If you’re not pursuing loan forgiveness, consider making payments anyway during this SAVE forbearance. Since no interest is accruing on your loans, you could pay them off faster and spend less money overall.

But, if you are pursuing PSLF or IDR forgiveness, consider switching to a different IDR plan or holding off on payments until the forbearance ends.

Who should use student loan forbearance?

Student loan forbearance is a quick fix, but its costs make it a less-than-ideal relief option. Choose forbearance only for a short, one-off financial crisis.

If forbearance makes sense for you, opt to reduce your payments — instead of stopping them altogether — or to at least pay the interest that accrues before it capitalizes. This will help prevent a tough financial situation from getting worse.

Is student loan forbearance bad?

Student loan forbearance isn’t bad if the alternative is having your wages garnished or losing your tax refund because of a defaulted loan. But forbearance can be expensive.

Most often when you put loans in forbearance, interest continues to accrue on your balance.

If you have commercially-held FFELP loans, interest capitalizes on your student loans, or is added to your balance, at the end of the forbearance. If you don’t pay down the interest as it accrues, capitalization increases the amount you end up repaying. (Interest does not capitalize after forbearance for other types of federal loans.)
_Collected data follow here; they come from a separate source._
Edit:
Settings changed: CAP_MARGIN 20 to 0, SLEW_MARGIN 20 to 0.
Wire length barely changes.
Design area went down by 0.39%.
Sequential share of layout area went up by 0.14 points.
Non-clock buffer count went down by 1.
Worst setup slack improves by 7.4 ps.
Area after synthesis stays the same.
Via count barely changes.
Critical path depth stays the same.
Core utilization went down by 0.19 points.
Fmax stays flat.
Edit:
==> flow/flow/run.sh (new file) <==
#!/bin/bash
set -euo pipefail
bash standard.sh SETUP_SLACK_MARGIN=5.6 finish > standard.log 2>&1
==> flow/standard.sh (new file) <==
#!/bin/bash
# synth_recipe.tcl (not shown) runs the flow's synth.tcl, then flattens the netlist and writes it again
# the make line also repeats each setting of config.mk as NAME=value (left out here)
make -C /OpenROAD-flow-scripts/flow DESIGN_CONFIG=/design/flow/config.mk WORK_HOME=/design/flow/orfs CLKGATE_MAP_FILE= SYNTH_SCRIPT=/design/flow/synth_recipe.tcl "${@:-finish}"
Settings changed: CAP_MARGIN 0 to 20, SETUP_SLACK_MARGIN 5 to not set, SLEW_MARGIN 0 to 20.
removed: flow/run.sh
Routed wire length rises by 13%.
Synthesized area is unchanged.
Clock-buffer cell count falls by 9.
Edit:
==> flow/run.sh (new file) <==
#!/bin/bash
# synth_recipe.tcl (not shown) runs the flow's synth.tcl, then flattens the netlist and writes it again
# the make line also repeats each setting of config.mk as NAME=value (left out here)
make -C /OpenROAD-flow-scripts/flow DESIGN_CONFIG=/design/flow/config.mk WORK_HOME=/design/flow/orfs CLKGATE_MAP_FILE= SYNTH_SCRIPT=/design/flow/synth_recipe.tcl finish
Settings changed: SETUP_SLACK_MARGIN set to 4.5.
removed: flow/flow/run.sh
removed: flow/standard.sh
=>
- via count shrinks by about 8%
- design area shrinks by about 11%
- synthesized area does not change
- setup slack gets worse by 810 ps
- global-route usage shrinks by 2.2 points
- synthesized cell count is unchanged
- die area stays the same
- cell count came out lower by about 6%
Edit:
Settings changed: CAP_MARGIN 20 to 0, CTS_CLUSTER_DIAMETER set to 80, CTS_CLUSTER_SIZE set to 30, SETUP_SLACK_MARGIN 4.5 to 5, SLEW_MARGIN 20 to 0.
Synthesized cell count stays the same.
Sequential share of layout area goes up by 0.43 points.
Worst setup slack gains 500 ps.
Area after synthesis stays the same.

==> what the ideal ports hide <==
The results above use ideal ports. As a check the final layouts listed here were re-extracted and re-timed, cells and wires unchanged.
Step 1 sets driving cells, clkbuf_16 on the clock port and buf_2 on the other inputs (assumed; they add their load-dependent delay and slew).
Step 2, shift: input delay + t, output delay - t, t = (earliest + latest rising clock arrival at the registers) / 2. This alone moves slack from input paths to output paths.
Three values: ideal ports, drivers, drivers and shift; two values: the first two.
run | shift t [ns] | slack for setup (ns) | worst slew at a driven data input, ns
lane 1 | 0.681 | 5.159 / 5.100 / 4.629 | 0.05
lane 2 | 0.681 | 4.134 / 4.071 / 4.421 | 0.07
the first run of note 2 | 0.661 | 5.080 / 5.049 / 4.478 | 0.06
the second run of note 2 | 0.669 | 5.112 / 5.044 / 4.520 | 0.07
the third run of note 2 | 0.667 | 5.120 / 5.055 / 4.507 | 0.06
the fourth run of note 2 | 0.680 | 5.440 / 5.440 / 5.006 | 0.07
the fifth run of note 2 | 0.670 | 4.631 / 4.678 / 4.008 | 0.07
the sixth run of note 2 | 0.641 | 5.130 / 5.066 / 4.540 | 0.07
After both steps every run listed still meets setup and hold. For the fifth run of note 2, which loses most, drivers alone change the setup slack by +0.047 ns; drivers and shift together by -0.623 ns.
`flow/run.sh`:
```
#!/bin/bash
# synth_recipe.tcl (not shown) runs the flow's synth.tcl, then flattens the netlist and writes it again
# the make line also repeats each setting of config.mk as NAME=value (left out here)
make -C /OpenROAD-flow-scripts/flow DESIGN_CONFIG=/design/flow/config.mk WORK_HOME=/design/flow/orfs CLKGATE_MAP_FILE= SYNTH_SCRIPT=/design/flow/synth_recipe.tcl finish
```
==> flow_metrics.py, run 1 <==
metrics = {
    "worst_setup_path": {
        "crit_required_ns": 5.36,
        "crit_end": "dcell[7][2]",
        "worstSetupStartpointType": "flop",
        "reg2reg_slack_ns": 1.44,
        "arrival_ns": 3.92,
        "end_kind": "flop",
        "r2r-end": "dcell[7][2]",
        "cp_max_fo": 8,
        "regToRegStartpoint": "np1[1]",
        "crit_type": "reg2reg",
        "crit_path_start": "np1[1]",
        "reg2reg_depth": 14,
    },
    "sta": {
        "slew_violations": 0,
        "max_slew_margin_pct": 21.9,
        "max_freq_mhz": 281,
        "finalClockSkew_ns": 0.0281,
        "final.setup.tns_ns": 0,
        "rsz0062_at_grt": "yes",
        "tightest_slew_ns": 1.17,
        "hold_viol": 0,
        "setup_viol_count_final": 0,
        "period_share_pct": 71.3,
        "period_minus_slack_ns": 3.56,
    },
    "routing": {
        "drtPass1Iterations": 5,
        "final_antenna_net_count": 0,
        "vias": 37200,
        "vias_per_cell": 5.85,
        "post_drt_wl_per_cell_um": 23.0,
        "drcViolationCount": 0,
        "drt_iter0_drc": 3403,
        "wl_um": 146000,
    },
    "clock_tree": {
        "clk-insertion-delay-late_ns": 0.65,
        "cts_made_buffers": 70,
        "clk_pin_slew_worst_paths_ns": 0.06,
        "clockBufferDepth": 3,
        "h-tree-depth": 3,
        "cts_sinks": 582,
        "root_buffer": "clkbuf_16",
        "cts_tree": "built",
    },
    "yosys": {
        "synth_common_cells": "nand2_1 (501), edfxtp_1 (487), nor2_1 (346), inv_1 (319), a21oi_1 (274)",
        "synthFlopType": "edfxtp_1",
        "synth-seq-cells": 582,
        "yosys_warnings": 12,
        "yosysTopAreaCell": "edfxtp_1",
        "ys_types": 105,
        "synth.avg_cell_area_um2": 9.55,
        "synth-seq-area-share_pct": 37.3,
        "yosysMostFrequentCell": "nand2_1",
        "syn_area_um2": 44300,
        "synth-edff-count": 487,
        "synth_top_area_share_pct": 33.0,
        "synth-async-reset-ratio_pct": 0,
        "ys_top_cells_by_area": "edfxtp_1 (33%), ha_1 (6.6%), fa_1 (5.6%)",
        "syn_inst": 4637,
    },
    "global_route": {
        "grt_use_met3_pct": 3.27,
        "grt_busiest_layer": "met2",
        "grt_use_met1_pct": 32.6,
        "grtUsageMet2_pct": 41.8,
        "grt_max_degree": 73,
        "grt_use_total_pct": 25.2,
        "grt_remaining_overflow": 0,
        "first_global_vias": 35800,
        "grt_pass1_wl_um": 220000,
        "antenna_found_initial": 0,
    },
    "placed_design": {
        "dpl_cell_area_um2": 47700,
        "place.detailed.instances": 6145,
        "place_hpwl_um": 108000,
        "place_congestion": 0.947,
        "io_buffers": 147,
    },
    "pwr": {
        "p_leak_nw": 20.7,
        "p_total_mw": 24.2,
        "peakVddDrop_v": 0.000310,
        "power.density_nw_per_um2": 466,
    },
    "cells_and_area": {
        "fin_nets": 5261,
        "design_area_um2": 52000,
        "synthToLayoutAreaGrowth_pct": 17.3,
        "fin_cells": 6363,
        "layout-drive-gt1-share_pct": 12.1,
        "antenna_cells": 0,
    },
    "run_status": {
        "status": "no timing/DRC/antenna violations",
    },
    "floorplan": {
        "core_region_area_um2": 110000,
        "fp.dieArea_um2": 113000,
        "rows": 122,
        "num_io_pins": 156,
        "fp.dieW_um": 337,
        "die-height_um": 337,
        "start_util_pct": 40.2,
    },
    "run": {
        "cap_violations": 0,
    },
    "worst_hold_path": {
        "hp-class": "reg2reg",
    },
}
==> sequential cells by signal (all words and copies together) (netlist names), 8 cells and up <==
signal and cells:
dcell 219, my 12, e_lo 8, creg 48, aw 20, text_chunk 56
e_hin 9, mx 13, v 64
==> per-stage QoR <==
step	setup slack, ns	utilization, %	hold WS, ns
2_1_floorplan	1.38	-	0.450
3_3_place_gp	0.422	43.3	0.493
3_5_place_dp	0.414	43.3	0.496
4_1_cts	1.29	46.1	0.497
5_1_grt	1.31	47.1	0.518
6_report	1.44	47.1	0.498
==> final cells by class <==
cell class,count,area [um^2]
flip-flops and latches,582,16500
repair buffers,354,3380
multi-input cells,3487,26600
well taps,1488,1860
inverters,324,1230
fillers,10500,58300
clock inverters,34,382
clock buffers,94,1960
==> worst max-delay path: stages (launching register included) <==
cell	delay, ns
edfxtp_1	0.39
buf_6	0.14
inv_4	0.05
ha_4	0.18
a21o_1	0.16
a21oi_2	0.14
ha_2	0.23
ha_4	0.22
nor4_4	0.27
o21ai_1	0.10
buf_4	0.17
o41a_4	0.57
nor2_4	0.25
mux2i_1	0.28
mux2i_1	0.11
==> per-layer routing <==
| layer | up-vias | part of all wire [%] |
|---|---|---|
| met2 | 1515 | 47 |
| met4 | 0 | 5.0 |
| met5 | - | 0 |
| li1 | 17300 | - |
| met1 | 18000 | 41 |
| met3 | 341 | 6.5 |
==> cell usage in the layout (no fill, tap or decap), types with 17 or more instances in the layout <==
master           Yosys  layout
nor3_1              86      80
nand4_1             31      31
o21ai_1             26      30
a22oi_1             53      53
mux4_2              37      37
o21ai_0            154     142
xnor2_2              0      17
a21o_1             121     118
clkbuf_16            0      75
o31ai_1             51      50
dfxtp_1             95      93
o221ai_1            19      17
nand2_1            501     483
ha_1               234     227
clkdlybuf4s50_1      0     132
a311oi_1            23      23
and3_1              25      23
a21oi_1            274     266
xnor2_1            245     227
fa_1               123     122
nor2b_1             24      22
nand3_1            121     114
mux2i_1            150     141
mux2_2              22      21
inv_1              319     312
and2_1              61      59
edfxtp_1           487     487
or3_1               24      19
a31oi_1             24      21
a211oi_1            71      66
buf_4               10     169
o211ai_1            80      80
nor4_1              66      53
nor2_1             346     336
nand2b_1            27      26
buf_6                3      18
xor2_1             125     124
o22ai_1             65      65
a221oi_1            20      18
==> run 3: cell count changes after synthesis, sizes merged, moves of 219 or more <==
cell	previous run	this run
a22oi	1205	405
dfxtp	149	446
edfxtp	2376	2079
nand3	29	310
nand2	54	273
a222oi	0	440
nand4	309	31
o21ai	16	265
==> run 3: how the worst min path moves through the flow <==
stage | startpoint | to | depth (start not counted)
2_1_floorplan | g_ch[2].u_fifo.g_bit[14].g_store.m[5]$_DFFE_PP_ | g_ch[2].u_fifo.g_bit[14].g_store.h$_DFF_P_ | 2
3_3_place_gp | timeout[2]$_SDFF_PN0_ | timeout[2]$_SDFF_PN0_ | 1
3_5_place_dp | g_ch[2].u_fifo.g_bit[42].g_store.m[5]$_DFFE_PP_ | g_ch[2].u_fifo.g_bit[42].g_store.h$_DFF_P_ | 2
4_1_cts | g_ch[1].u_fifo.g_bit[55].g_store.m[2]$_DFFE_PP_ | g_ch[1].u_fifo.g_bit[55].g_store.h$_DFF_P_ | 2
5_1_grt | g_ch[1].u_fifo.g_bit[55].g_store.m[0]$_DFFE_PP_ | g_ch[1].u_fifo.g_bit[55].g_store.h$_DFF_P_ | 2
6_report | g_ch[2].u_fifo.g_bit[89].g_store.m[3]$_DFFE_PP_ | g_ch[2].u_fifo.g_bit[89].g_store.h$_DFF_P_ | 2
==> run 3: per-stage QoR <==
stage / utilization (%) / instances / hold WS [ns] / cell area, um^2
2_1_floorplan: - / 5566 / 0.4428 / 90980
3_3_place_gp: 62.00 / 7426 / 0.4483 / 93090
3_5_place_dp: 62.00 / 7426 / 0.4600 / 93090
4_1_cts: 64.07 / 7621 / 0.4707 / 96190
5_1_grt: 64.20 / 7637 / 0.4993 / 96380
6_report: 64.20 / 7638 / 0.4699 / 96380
What follows belongs to an exercise in optimizing a design on an open flow for small area and a short achievable clock period; a production flow would make more cautious choices. Function was checked by simulation only, so behaviour that the tests miss may differ from the original. Power is estimated from default activity; no workload was simulated.

**run.sh**
```bash
#!/bin/bash
# synth_recipe.tcl (not shown) runs the flow's synth.tcl, then flattens the netlist and writes it again
# the make line also repeats each setting of config.mk as NAME=value (left out here)
make -C /OpenROAD-flow-scripts/flow DESIGN_CONFIG=/design/flow/config.mk WORK_HOME=/design/flow/orfs CLKGATE_MAP_FILE= SYNTH_SCRIPT=/design/flow/synth_recipe.tcl finish
```
**config.mk**
```make
export PLATFORM = sky130hd
export DESIGN_NAME = wts_sound_core
export DESIGN_NICKNAME = wts_sound_core
export VERILOG_FILES = /design/flow/design.v
export SDC_FILE = /design/flow/constraint.sdc
export NUM_CORES = 4
export LEC_CHECK = 0
export CAP_MARGIN = 20
export CORE_MARGIN = 2
export CORE_UTILIZATION = 40
export SLEW_MARGIN = 20
```
**constraint.sdc**
```tcl
create_clock -name core_clock -period 6.5 [get_ports {clk}]
set_input_delay 1.3000 -clock core_clock [delete_from_list [all_inputs] [get_ports {clk}]]
set_output_delay 1.3000 -clock core_clock [all_outputs]
set_load 0.01 [all_outputs]
```
Source: an optimization exercise on an open RTL-to-GDS flow (aim: small area, a short achievable clock period and few clock cycles per item). Production flows keep margins and buffers that such runs may drop. In this exercise RTL edits were held to simulation tests only and were not proved equivalent to the original. Power and IR drop assume default switching activity.

== run 1 ==
Design exec_unit, start of the top module:
module exec_unit (
  input  logic        clk,
  input  logic        reset,
  input  logic        valid_in,
  input  logic [3:0]  Aluop,
  input  logic [1:0]  SHTOp,
  input  logic [31:0] srca,
  input  logic [31:0] srcb,
  input  logic [4:0]  shamt,
  input  logic        shvar,
  input  logic        mfhi,
  input  logic        mflo,
  output logic [31:0] result,
  output logic        valid_out,
  output logic        overflow,
  output logic        busy,
  output logic [31:0] hi,
  output logic [31:0] lo
);
clock: 8.0 ns
lec_check: 0
cap_margin: 20
core_margin: 2
core_utilization: 40
setup_slack_margin: 3.0
slew_margin: 20
tns_end_percent: 5
run.sh (not shown) runs the stock make flow with config.mk's settings and CLKGATE_MAP_FILE= SYNTH_SCRIPT=/design/flow/synth_recipe.tcl, a recipe that flattens the netlist after the stock synthesis.
Although run 1 finished all stages, its layout failed final checks on max-slew violations.
Testbench counts of run 1, summed over its fixed seeds: cycles 5,965, ops 3,216.
Background: an optimization exercise with open tools, aiming at a short achievable clock period and few clock cycles per item. Do not read the settings as production practice. At most, simulation tests tie the RTL to the original design; equivalence was not proved. Power and IR drop assume default switching activity.

==> module dst_ram, before the edit <==
module dst_ram (
    input  wire                    clk,
    input  wire                    rst_n,
    input  wire                    wr_en,
    input  spk_out_pkg::dst_addr_t wr_addr,
    input  spk_out_pkg::route_t    wr_data,
    input  spk_out_pkg::dst_addr_t rd_addr,
    output spk_out_pkg::route_t    rd_data,
    input  wire                    walk_step,
    input  wire                    walk_busy,
    output spk_out_pkg::route_t    route0,
    output logic                   route0_cont_nxt,    
    output spk_out_pkg::route_t    walk_route,
    output logic                   walk_cont_nxt       
);
    spk_out_pkg::route_t  mem  [0:DST_DEPTH-1];
    spk_out_pkg::route_t  mem_nxt [0:DST_DEPTH-1];
    logic [DST_DEPTH-1:0] nx;          
    logic [DST_DEPTH-1:0] nx_nxt;
    logic [DST_DEPTH-1:0] nx_first;
    spk_out_pkg::route_t  after;
    spk_out_pkg::route_t  walk_nxt;
    logic [DST_DEPTH-1:0] wr_sel;      
    spk_out_pkg::route_t  wr_buf;
    logic [DST_DEPTH-1:0] rd_sel;
    logic [DST_DEPTH-1:0] last;        
    logic [DST_DEPTH-1:0] last_q;
    always_ff @(posedge clk or negedge rst_n) begin
        if (!rst_n) begin
            wr_sel <= '0;
        end else begin
            for (int i = 0; i < DST_DEPTH; i++) begin
                wr_sel[i] <= wr_en && (wr_addr == i);
            end
        end
    end
    always_ff @(posedge clk) begin
        wr_buf <= wr_data;
    end
    always_comb begin
        for (int i = 0; i < DST_DEPTH; i++) begin
            mem_nxt[i] = wr_sel[i] ? wr_buf : mem[i];
        end
    end
    always_ff @(posedge clk) begin
        for (int i = 0; i < DST_DEPTH; i++) begin
            if (wr_sel[i]) begin
                mem[i] <= wr_buf;
            end
        end
    end
    always_comb begin
        for (int i = 0; i < DST_DEPTH; i++) begin
            rd_sel[i] = (rd_addr == i);
        end
    end
    always_ff @(posedge clk) begin
        for (int b = 0; b < ROUTE_W; b++) begin
            rd_data[b] <= |(rd_sel & {mem_nxt[15][b], mem_nxt[14][b], mem_nxt[13][b], mem_nxt[12][b],
                                      mem_nxt[11][b], mem_nxt[10][b], mem_nxt[9][b],  mem_nxt[8][b],
                                      mem_nxt[7][b],  mem_nxt[6][b],  mem_nxt[5][b],  mem_nxt[4][b],
                                      mem_nxt[3][b],  mem_nxt[2][b],  mem_nxt[1][b],  mem_nxt[0][b]});
        end
    end
    always_comb begin
        for (int i = 0; i < DST_DEPTH; i++) begin
            last[i] = !mem[i][CONT_BIT];
            for (int j = 0; j < i; j++) begin
                if (!mem[j][CONT_BIT]) last[i] = 1'b0;
            end
        end
    end
    always_ff @(posedge clk) begin
        last_q <= last;
    end
    always_comb begin
        after = '0;
        for (int i = 0; i < DST_DEPTH; i++) begin
            after = after | (mem[i] & {ROUTE_W{nx[i]}});
        end
    end
    always_comb begin
        nx_nxt[0] = |(nx & last_q) || (nx[DST_DEPTH-1] && !last_q[DST_DEPTH-1]);
        for (int i = 1; i < DST_DEPTH; i++) begin
            nx_nxt[i] = nx[i-1] && !last_q[i-1];
        end
        nx_first    = '0;
        nx_first[0] = last_q[0] || last_q[1];
        nx_first[2] = !last_q[0] && !last_q[1];
    end
    assign walk_nxt = !walk_busy ? (last_q[0] ? mem[0] : mem[1]) :
                      walk_step  ? after : walk_route;
    always_ff @(posedge clk or negedge rst_n) begin
        if (!rst_n) begin
            nx         <= '0;
            walk_route <= '0;
        end else begin
            walk_route <= walk_nxt;
            if (!walk_busy) begin
                nx <= nx_first;
            end else if (walk_step) begin
                nx <= nx_nxt;
            end
        end
    end
    assign route0          = mem[0];
    assign route0_cont_nxt = mem_nxt[0][CONT_BIT];
    assign walk_cont_nxt   = walk_nxt[CONT_BIT];
endmodule
make LEC_CHECK=0 ABC_CLOCK_PERIOD_IN_PS=1500 CAP_MARGIN=20 CORE_MARGIN=2 CORE_UTILIZATION=40 SETUP_SLACK_MARGIN=2.5 SLEW_MARGIN=20 finish   # period 4.0 ns
run.sh (not shown) runs the stock make flow with config.mk's settings and CLKGATE_MAP_FILE= SYNTH_SCRIPT=/design/flow/synth_recipe.tcl, a recipe that flattens the netlist after the stock synthesis.
The starting point went through all stages and came out clean.
Next try:
--- a/flow/design.v
+++ b/flow/design.v
@@ -41,55 +41,22 @@
     output spk_out_pkg::route_t    walk_route,
     output logic                   walk_cont_nxt       
 );
     spk_out_pkg::route_t  mem  [0:DST_DEPTH-1];
-    spk_out_pkg::route_t  mem_nxt [0:DST_DEPTH-1];
     logic [DST_DEPTH-1:0] nx;          
     logic [DST_DEPTH-1:0] nx_nxt;
     logic [DST_DEPTH-1:0] nx_first;
     spk_out_pkg::route_t  after;
     spk_out_pkg::route_t  walk_nxt;
-    logic [DST_DEPTH-1:0] wr_sel;      
-    spk_out_pkg::route_t  wr_buf;
-    logic [DST_DEPTH-1:0] rd_sel;
     logic [DST_DEPTH-1:0] last;        
     logic [DST_DEPTH-1:0] last_q;
-    always_ff @(posedge clk or negedge rst_n) begin
-        if (!rst_n) begin
-            wr_sel <= '0;
-        end else begin
-            for (int i = 0; i < DST_DEPTH; i++) begin
-                wr_sel[i] <= wr_en && (wr_addr == i);
-            end
-        end
-    end
     always_ff @(posedge clk) begin
-        wr_buf <= wr_data;
-    end
-    always_comb begin
-        for (int i = 0; i < DST_DEPTH; i++) begin
-            mem_nxt[i] = wr_sel[i] ? wr_buf : mem[i];
+        if (wr_en) begin
+            mem[wr_addr] <= wr_data;
         end
     end
     always_ff @(posedge clk) begin
-        for (int i = 0; i < DST_DEPTH; i++) begin
-            if (wr_sel[i]) begin
-                mem[i] <= wr_buf;
-            end
-        end
-    end
-    always_comb begin
-        for (int i = 0; i < DST_DEPTH; i++) begin
-            rd_sel[i] = (rd_addr == i);
-        end
-    end
-    always_ff @(posedge clk) begin
-        for (int b = 0; b < ROUTE_W; b++) begin
-            rd_data[b] <= |(rd_sel & {mem_nxt[15][b], mem_nxt[14][b], mem_nxt[13][b], mem_nxt[12][b],
-                                      mem_nxt[11][b], mem_nxt[10][b], mem_nxt[9][b],  mem_nxt[8][b],
-                                      mem_nxt[7][b],  mem_nxt[6][b],  mem_nxt[5][b],  mem_nxt[4][b],
-                                      mem_nxt[3][b],  mem_nxt[2][b],  mem_nxt[1][b],  mem_nxt[0][b]});
-        end
+        rd_data <= mem[rd_addr];
     end
     always_comb begin
         for (int i = 0; i < DST_DEPTH; i++) begin
             last[i] = !mem[i][CONT_BIT];
@@ -131,9 +98,9 @@
             end
         end
     end
     assign route0          = mem[0];
-    assign route0_cont_nxt = mem_nxt[0][CONT_BIT];
+    assign route0_cont_nxt = (wr_en && wr_addr == '0) ? wr_data[CONT_BIT] : mem[0][CONT_BIT];
     assign walk_cont_nxt   = walk_nxt[CONT_BIT];
 endmodule
 `default_nettype wire
 `timescale 1ns/1ns
What happened:
- synthesized area decreases by 3.8%
- sequential power decreases by 15%
- critical path depth stays the same
- design area decreases by 4.2%
- clock power decreases by 6.1%
- sequential share of layout area increases by 8.3 points
- non-clock buffer count decreases by 45
Testbench counts after the change, summed over its fixed seeds: cycles 4,111, flits 4,071.
Function not checked in the first run of this note: the RTL went through the layout flow alone.


Another version of the RTL of spk_out (not shown whole).
For scale: about 760 flip-flops, roughly 200 I/O pins, roughly 33000 µm² of cells after synthesis.
==> module dst_ram, before the edit <==
module dst_ram (
    input  wire                    clk,
    input  wire                    rst_n,
    input  wire                    wr_en,
    input  spk_out_pkg::dst_addr_t wr_addr,
    input  spk_out_pkg::route_t    wr_data,
    input  spk_out_pkg::dst_addr_t rd_addr,
    output spk_out_pkg::route_t    rd_data,
    input  wire                    walk_step,
    input  wire                    walk_busy,
    output spk_out_pkg::route_t    route0,
    output logic                   route0_cont_nxt,    
    output spk_out_pkg::route_t    walk_route,
    output logic                   walk_cont_nxt       
);
    spk_out_pkg::route_t  mem  [0:DST_DEPTH-1];
    logic [DST_DEPTH-1:0] nx;          
    logic [DST_DEPTH-1:0] nx_first;
    logic [DST_DEPTH-1:0] nx2;         
    logic [DST_DEPTH-1:0] nx2_nxt;
    logic [DST_DEPTH-1:0] nx2_first;
    spk_out_pkg::route_t  after;       
    spk_out_pkg::route_t  at_nx;
    spk_out_pkg::route_t  at_nx_d;
    spk_out_pkg::route_t  at_succ_d;
    spk_out_pkg::route_t  at_succ;
    spk_out_pkg::route_t  at_first;
    logic [1:0]           nx_set;
    spk_out_pkg::route_t  walk_nxt;
    logic [DST_DEPTH-1:0] last;        
    logic [DST_DEPTH-1:0] last_q;
    always_ff @(posedge clk) begin
        if (wr_en) begin
            mem[wr_addr] <= wr_data;
        end
    end
    always_ff @(posedge clk) begin
        rd_data <= mem[rd_addr];
    end
    always_comb begin
        for (int i = 0; i < DST_DEPTH; i++) begin
            last[i] = !mem[i][CONT_BIT];
            for (int j = 0; j < i; j++) begin
                if (!mem[j][CONT_BIT]) last[i] = 1'b0;
            end
        end
    end
    always_ff @(posedge clk) begin
        last_q <= last;
    end
    always_comb begin
        nx2_nxt[0] = |(nx2 & last_q) || (nx2[DST_DEPTH-1] && !last_q[DST_DEPTH-1]);
        for (int i = 1; i < DST_DEPTH; i++) begin
            nx2_nxt[i] = nx2[i-1] && !last_q[i-1];
        end
        nx_first     = '0;
        nx_first[0]  = last_q[0] || last_q[1];
        nx_first[2]  = !last_q[0] && !last_q[1];
        nx2_first    = '0;
        nx2_first[0] = last_q[0] || (!last_q[1] && last_q[2]);
        nx2_first[1] = !last_q[0] && last_q[1];
        nx2_first[3] = !last_q[0] && !last_q[1] && !last_q[2];
    end
    always_comb begin
        at_nx_d   = '0;
        at_succ_d = '0;
        for (int i = 0; i < DST_DEPTH; i++) begin
            at_nx_d   = at_nx_d   | (mem[i] & {ROUTE_W{nx[i]}});
            at_succ_d = at_succ_d | (mem[i] & {ROUTE_W{nx2[i]}});
        end
    end
    always_ff @(posedge clk) begin
        at_nx    <= at_nx_d;
        at_succ  <= at_succ_d;
        at_first <= (last_q[0] || last_q[1]) ? mem[0] : mem[2];
        nx_set   <= !walk_busy ? 2'd2 : (walk_step ? 2'd1 : 2'd0);
    end
    assign after = (nx_set == 2'd2) ? at_first : (nx_set == 2'd1) ? at_succ : at_nx;
    assign walk_nxt = !walk_busy ? (last_q[0] ? mem[0] : mem[1]) :
                      walk_step  ? after : walk_route;
    always_ff @(posedge clk or negedge rst_n) begin
        if (!rst_n) begin
            nx         <= '0;
            nx2        <= '0;
            walk_route <= '0;
        end else begin
            walk_route <= walk_nxt;
            if (!walk_busy) begin
                nx  <= nx_first;
                nx2 <= nx2_first;
            end else if (walk_step) begin
                nx  <= nx2;
                nx2 <= nx2_nxt;
            end
        end
    end
    assign route0          = mem[0];
    assign route0_cont_nxt = (wr_en && wr_addr == '0) ? wr_data[CONT_BIT] : mem[0][CONT_BIT];
    assign walk_cont_nxt   = walk_nxt[CONT_BIT];
endmodule
Settings: LEC_CHECK=0, ABC_CLOCK_PERIOD_IN_PS=1500, CAP_MARGIN=20, CORE_MARGIN=2, CORE_UTILIZATION=50, SETUP_SLACK_MARGIN=2.3, SLEW_MARGIN=20; clock period 4.0 ns.
Testbench counts at the start, summed over its fixed seeds: cycles 4,111, flits 4,071.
Because forbearance is often available to anyone with financial difficulties — and there’s no limit to how long you can get it for — these costs can really add up over time.

For example, after putting $30,000 in loans on hold for 12 months at 6% interest, $1,800 worth of interest would have accrued. Now, you’d owe $31,800. Estimate how much a forbearance could cost you with this calculator:

Alternatives to student loan forbearance

Forbearance isn’t the only pathway to student loan relief, and in many cases, other options might work better for you. Before opting for forbearance, consider these alternatives:

  • If you temporarily can’t afford any payment. Student loan deferment is another way to pause federal student loan payments, and it’s a better option than forbearance because you won’t have to pay interest on any subsidized student loans you have. You’ll qualify for deferment in certain circumstances — you can get an unemployment deferment, for instance — so ask your student loan servicer if that’s an option before going with forbearance.

  • If you expect long-term financial challenges. Income-driven repayment plans tie payments to a percentage of your earnings; you can pay as little as $0. Because of their longer repayment terms, you could pay more interest on an income-driven plan. But any remaining balance on your loans will be forgiven after 20 or 25 years of payments, depending on the plan. Sign up for free at studentaid.gov/IDR.

  • If you have private student loans. The difference between deferment and forbearance isn’t usually substantial for private student loans, as both accrue interest you’ll be responsible for paying. If you can’t afford private loan payments, lenders may also offer other forms of relief, like letting you make interest-only or interest-free payments for a limited period of time. Read the contracts you signed when you took out the loan and reach out to your lender to discuss relief options.